:: Exercise ::
Return only these lines, exactly: the one containing "switching [mW] |" and every line after it in the listing.
-- Opening Marker --
`config.mk`:
```
export PLATFORM = sky130hd
export DESIGN_NAME = kbd_scan_ctrl
export DESIGN_NICKNAME = d
export VERILOG_FILES = /design/src/rtl/kbd_scan_ctrl.sv
export SDC_FILE = /design/constraint.sdc
export NUM_CORES = 1
export LEC_CHECK = 0
export CORE_MARGIN = 3
export CORE_UTILIZATION = 51
export CTS_CLUSTER_DIAMETER = 150
export DETAILED_ROUTE_END_ITERATION = 8
export PLACE_DENSITY = 0.77
export SLEW_MARGIN = 30
export SYNTH_ARGS = -nofsm -noshare
export SYNTH_HDL_FRONTEND = slang
export SYNTH_SLANG_ARGS = --single-unit
```
`constraint.sdc`:
```
create_clock -name C -period 2.14 [get_ports C]
set_input_delay 0.428 -clock C [delete_from_list [all_inputs] [get_ports C]]
set_output_delay 0.428 -clock C [all_outputs]
set_load 0.005 [all_outputs]
```
`src/rtl/kbd_scan_ctrl.sv`:
```
// rtl/kbd_scan_ctrl.sv - Agat-9 keyboard matrix scan sequencer with debounce and strobe/ack handshake
module kbd_scan_ctrl #(
  parameter int DIV = 16,
  parameter int DEB = 3
) (
  input  logic       C,
  input  logic       Rn,
  input  logic       sense_n,
  input  logic       ack,
  output logic [2:0] row_sel,
  output logic [2:0] col_sel,
  output logic       col_en_n,
  output logic [5:0] code,
  output logic       strb
);

  localparam int              DCW     = (DIV > 1) ? $clog2(DIV) : 1;
  localparam logic [DCW-1:0]  DC_LAST = DCW'(DIV - 1);
  localparam logic [3:0]      SC_DONE = 4'(DEB);

  typedef enum logic [1:0] {
    S_SCAN,
    S_PRESS,
    S_REPORT,
    S_RELEASE
  } state_t;

  state_t         r_state;
  state_t         w_state_nxt;
  logic [DCW-1:0] r_dc;
  logic [5:0]     r_addr;
  logic [5:0]     w_addr_nxt;
  logic [3:0]     r_sc;
  logic [3:0]     w_sc_nxt;
  logic [3:0]     w_sc_inc;
  logic [5:0]     r_code;
  logic [5:0]     w_code_nxt;
  logic           r_col_en_n;
  logic           w_tick;

  assign w_tick   = (r_dc == DC_LAST);
  assign w_sc_inc = r_sc + 4'd1;

  // Dwell counter free-runs in every state; sense_n is only trusted on its last cycle.
  always_ff @(posedge C) begin
    if (!Rn) begin
      r_dc <= '0;
    end else if (w_tick) begin
      r_dc <= '0;
    end else begin
      r_dc <= r_dc + DCW'(1);
    end
  end

  always_ff @(posedge C) begin
    if (!Rn) begin
      r_state    <= S_SCAN;
      r_addr     <= 6'd0;
      r_sc       <= 4'd0;
      r_code     <= 6'd0;
      r_col_en_n <= 1'b1;
    end else begin
      r_state    <= w_state_nxt;
      r_addr     <= w_addr_nxt;
      r_sc       <= w_sc_nxt;
      r_code     <= w_code_nxt;
      r_col_en_n <= 1'b0;
    end
  end

  // Every transition clears sc so each state starts its stability count from zero.
  always_comb begin
    w_state_nxt = r_state;
    w_addr_nxt  = r_addr;
    w_sc_nxt    = r_sc;
    w_code_nxt  = r_code;
    case (r_state)
      S_SCAN: begin
        if (w_tick) begin
          if (!sense_n) begin
            w_state_nxt = S_PRESS;
            w_sc_nxt    = 4'd0;
          end else begin
            w_addr_nxt = r_addr + 6'd1;
          end
        end
      end
      S_PRESS: begin
        if (w_tick) begin
          if (!sense_n) begin
            if (w_sc_inc == SC_DONE) begin
              w_state_nxt = S_REPORT;
              w_code_nxt  = r_addr;
              w_sc_nxt    = 4'd0;
            end else begin
              w_sc_nxt = w_sc_inc;
            end
          end else begin
            w_state_nxt = S_SCAN;
            w_addr_nxt  = r_addr + 6'd1;
            w_sc_nxt    = 4'd0;
          end
        end
      end
      S_REPORT: begin
        if (ack) begin
          w_state_nxt = S_RELEASE;
          w_sc_nxt    = 4'd0;
        end
      end
      S_RELEASE: begin
        if (w_tick) begin
          if (sense_n) begin
            if (w_sc_inc == SC_DONE) begin
              w_state_nxt = S_SCAN;
              w_addr_nxt  = r_addr + 6'd1;
              w_sc_nxt    = 4'd0;
            end else begin
              w_sc_nxt = w_sc_inc;
            end
          end else begin
            w_sc_nxt = 4'd0;
          end
        end
      end
      default: begin
        w_state_nxt = S_SCAN;
        w_sc_nxt    = 4'd0;
      end
    endcase
  end

  assign row_sel  = r_addr[5:3];
  assign col_sel  = r_addr[2:0];
  assign col_en_n = r_col_en_n;
  assign code     = r_code;
  assign strb     = (r_state == S_REPORT);

endmodule

```
Word-level counts from Yosys, hierarchy flattened
Index checks and enable logic that the tools add are counted.
{"block": "word_totals", "latchBits": 0, "output_inout_bits": 14, "rom_bits": 0, "in_bits": 4, "ram_bits": 0, "n_memories": 0, "reg_bits": 23}
{"block": "op_classes", "mul": 0, "muxes": 26, "n_bitwise": 2, "eq_ne": 15, "reduce_logical": 8, "add_sub_neg": 3, "n_lt_le_gt_ge": 0, "div_mod_pow": 0, "n_shift": 0}
{"op": "2-to-1 mux 4 bit", "n": 8}
{"op": "2-to-1 mux 6 bit", "n": 5}
{"op": "2-to-1 mux 2 bit", "n": 9}
{"op": "one-hot mux 4 bit (4 select lines)", "n": 1}
{"op": "inequality test 2 bit (second input constant)", "n": 7}
{"op": "one-hot mux 6 bit (2 select lines)", "n": 1}
{"op": "adder 4 x 1 -> 4 bit (second input constant)", "n": 2}
{"op": "one-hot mux 2 bit (4 select lines)", "n": 1}
{"op": "AND reduction 8 bit", "n": 1}
{"op": "adder 6 x 1 -> 6 bit (second input constant)", "n": 1}
{"op": "AND reduction 6 bit", "n": 1}
{"op": "AND reduction 5 bit", "n": 1}
{"op": "== test 2 bit (second input constant)", "n": 2}
{"op": "== test 4 x 2 -> 1 bit (second input constant)", "n": 1}
{"op": "== test 4 bit (second input constant)", "n": 1}
{"op": "inequality test 2 x 1 -> 1 bit (second input constant)", "n": 2}
{"op": "AND reduction 4 bit", "n": 1}
{"op": "OR reduction 2 bit", "n": 2}
{"op": "inequality test 3 bit (second input constant)", "n": 1}
{"op": "== test 2 x 1 -> 1 bit (second input constant)", "n": 1}
{"op": "zero test 2 bit", "n": 1}
{"op": "NOT 1 bit", "n": 2}
{"op": "nonzero test 2 bit", "n": 1}
{"op": "2-to-1 mux 1 bit", "n": 1}

Longest topological paths before layout
{"block": "depth", "ltp_word": 6, "ltp_mapped": 6}

Least setup slack after synthesis
OpenSTA, ideal clock, no wires.
{"block": "synth_timing", "kind": "reg2reg", "from": "register r_sc[0]", "to": "register r_addr[2]", "setup_slack_ns": 0.422, "period_less_slack_ns": 1.718, "stages_incl_launch_ff": 7, "n_path_buf": 0, "t_arrival_ns": 1.648, "cell_sequence": "dfxtp_1 -> ha_1 -> nor3_1 -> a41oi_2 -> o21a_4 -> or4_1 -> a21oi_1"}
{"block": "synth_between", "elab_chain_cells": 4}
{"item": "start, declared", "line_no": "33", "text": "logic [3:0] r_sc;"}
{"item": "start signal, assigned", "line_no": "65", "text": "r_sc <= w_sc_nxt;"}
{"item": "adder 4 x 1 -> 4 bit", "line_no": "42", "text": "assign w_sc_inc = r_sc + 4'd1;"}
{"item": "== test 4 x 2 -> 1 bit", "line_no": "114", "text": "if (w_sc_inc == SC_DONE) begin"}
{"item": "inequality test 2 bit (no source line)"}
{"item": "AND reduction 6 bit (no source line)"}
{"item": "end signal, assigned", "line_no": "64", "text": "r_addr <= w_addr_nxt;"}
{"item": "end, declared", "line_no": "31", "text": "logic [5:0] r_addr;"}
Every way passes these cells.
A chain may end at the register's enable or synchronous reset.

==> metrics.cfg <==
[yosys]
syn_nets = 129
synth_top_area_share = 0.422
synth_area_sq_um = 1090
synth_most_common_cell = dfxtp_1
ys_seq_elements = 23
synthArstFlopShare = 0
synth_flop_cell = dfxtp_1
synth_top_cells_by_count = dfxtp_1 (23), nand2_1 (17), mux2i_1 (10)
avgSynthCellArea_sq_um = 9.02
ys_types = 38
netlist_instances = 121
ys_seq_area_frac = 0.422
yosysTopAreaCell = dfxtp_1
ys_warn_count = 0
synth.area.top_cells = dfxtp_1 (42%), mux2i_1 (9.2%), nand2_1 (5.8%)
synth_edf_count = 0

[timing]
drv_slew = 0
finalSetupViolCount = 0
tightestPinTransition_ps = 437
fin_crit_ps = 1930
clock.fmax_mhz = 519
rsz0062_at_grt = no
relSlewSlack = 0.708
clock_skew_ps = 2.25
period_share = 0.901
finalHoldViolations = 0
tns_ps = 0

[die]
initial_core_util = 0.545
dieWidth_um = 52.3
fp.dieArea_sq_um = 2730
core-area_sq_um = 2000
fp-row-count = 16
ios = 18
die_h_um = 52.3

[clocking]
cts_tree = done
insertion_delay_ps = 310
cts_hold_buffers = 0
postCtsSetupBuffers = 0
ctsResizeCount = 0
clk_path_buf_depth = 2
cts_max_level = 1
path_clk_slew_ps = 130
clock_sinks = 23
cts_root_buf = clkbuf_4
cts_buffers = 3

[critical_path]
worstPathMaxFanout = 9
critical_path_class = flip-flop to output pin
worst_setup_path_start_kind = flip-flop
cp.required_ps = 1710
cp-end-kind = output pin
worst_ep_arrival_time_ps = 1500
r2r_end = r_addr[2]$_SDFFE_PN0P_
rrSetupSlack_ps = 250
ff2ff_path_depth = 6
r2r_start = r_sc[0]$_SDFFE_PN0P_

[power]
p_leak_nw = 0.515
ir_worst_vdd_mv = 0.390
p_per_area_nw_per_um2 = 499

[detailed_routing]
via_count = 959
drtPass1Iterations = 4
via_per_inst = 5.54
dr.first_iter.drc_count = 22
ant_nets = 0
drt-wirelength-per-cell_um = 13.3
drc = 0
drt_wl_total_um = 2300

[worst_hold_path]
worstHoldEndpoint = code[0]$_SDFFE_PN0P_
min_path_cells = 2
hold_start = code[0]$_SDFFE_PN0P_
hp-class = flip-flop to flip-flop

[global_route]
grt_pass1_wl_um = 3970
first_global_vias = 957
antenna_found_initial = 0
grt_max_degree = 14
grt_overflow_total = 0
track_usage = 0.191

[placement]
hpwl_um = 1690
dp_cells = 169
port_buffers = 17
place.gp.congestion = 0.793

[cells_and_area]
ff_latch_area_sq_um = 460
finalNonFillerCells = 173
fill_cells = 172
multi_input_area_sq_um = 597
nets = 155
areaGrowthSynthToFinish_pct = 24.7
layout-drive-gt1-share = 0.116
antenna_cells = 0

[run_status]
status = finished, final reports clean

[flow_run]
max_cap_violations = 0

==> worst max-delay path, cell delays in order, from the launching register on <==
cell             delay, ps
dfxtp_1                510
and2b_1                180
clkdlybuf4s50_1        500
==> registers in the layout, summed over array words and instances (netlist names), named ones only <==
register,count
r_state,1
r_sc,4
r_dc,4
r_addr,6
col_en_n,1
code,6
==> final cells by class <==
type	instances	area share
multi-input combinational	90	0.439
sequential	23	0.339
timing repair buffer	24	0.164
tap	27	0.0248
clock buffer	3	0.0166
inverter	5	0.0138
clock inverter	1	0.00368
==> cell families after synthesis <==
kind of cell,count (synthesis),share of synthesized area
and+or+nand+nor,49,0.233
AOI/OAI and AO/OA,26,0.169
DFF,23,0.422
muxes,10,0.0917
buffers and inverters,8,0.0310
adders and majority gates,4,0.0459
xor gates and xnor gates,1,0.00803
==> through the flow <==
stage               setup WS, ps  power (mW)  area [sq um]  hold WS [ps]   util
floorplan                    422       0.465          1090           453      -
global placement             202       0.483          1330           446  0.666
detailed placement           132       0.484          1330           461  0.666
CTS                          212       0.682          1360           480  0.679
global route                 109       0.709          1360           511  0.679
finish                       213       0.679          1360           476  0.679
==> routing by layer <==
metal / vias to the layer above / routed length, um / global-route usage
met5: - / 0 / 0
met4: 0 / 27 / 0.0766
met3: 4 / 76 / 0.0427
met2: 17 / 1100 / 0.331
met1: 447 / 1100 / 0.228
li1: 491 / - / -
==> worst max path at each step <==
stage,startpoint,end
after global routing,flip-flop,strb
final,flip-flop,strb
after CTS,flip-flop,strb
after global placement,sense_n,r_sc[2]$_SDFFE_PN0P_
after detailed placement,sense_n,r_sc[2]$_SDFFE_PN0P_
after floorplan,r_sc[0]$_SDFFE_PN0P_,r_addr[2]$_SDFFE_PN0P_
==> placed cells by master, fill, tap and decap left out, drive strengths merged, types with 2 or more instances in the layout <==
cell           instances
clkdlybuf4s50         17
or3b                   2
buf                    7
and3                   3
inv                    5
nor2                   6
clkbuf                 3
nand3                  3
or4                    2
dfxtp                 23
nor3                   4
mux2i                 10
o21ai                  6
nand2b                 3
nor4                   2
a21oi                  8
ha                     4
nand2                 18
o31ai                  3
==> power breakdown <==
| group | internal, mW | leakage (nW) | switching [mW] |
|---|---|---|---|
| Combinational | 0.0168 | 0.311 | 0.0194 |
| Clock | 0.0698 | 0.0177 | 0.134 |
| Sequential | 0.434 | 0.186 | 0.00519 |
| Total | 0.521 | 0.515 | 0.158 |
No activity file was read; power rests on OpenSTA's default activity.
-- Closing Marker --
:: Answer area ::
| group | internal, mW | leakage (nW) | switching [mW] |
|---|---|---|---|
| Combinational | 0.0168 | 0.311 | 0.0194 |
| Clock | 0.0698 | 0.0177 | 0.134 |
| Sequential | 0.434 | 0.186 | 0.00519 |
| Total | 0.521 | 0.515 | 0.158 |
No activity file was read; power rests on OpenSTA's default activity.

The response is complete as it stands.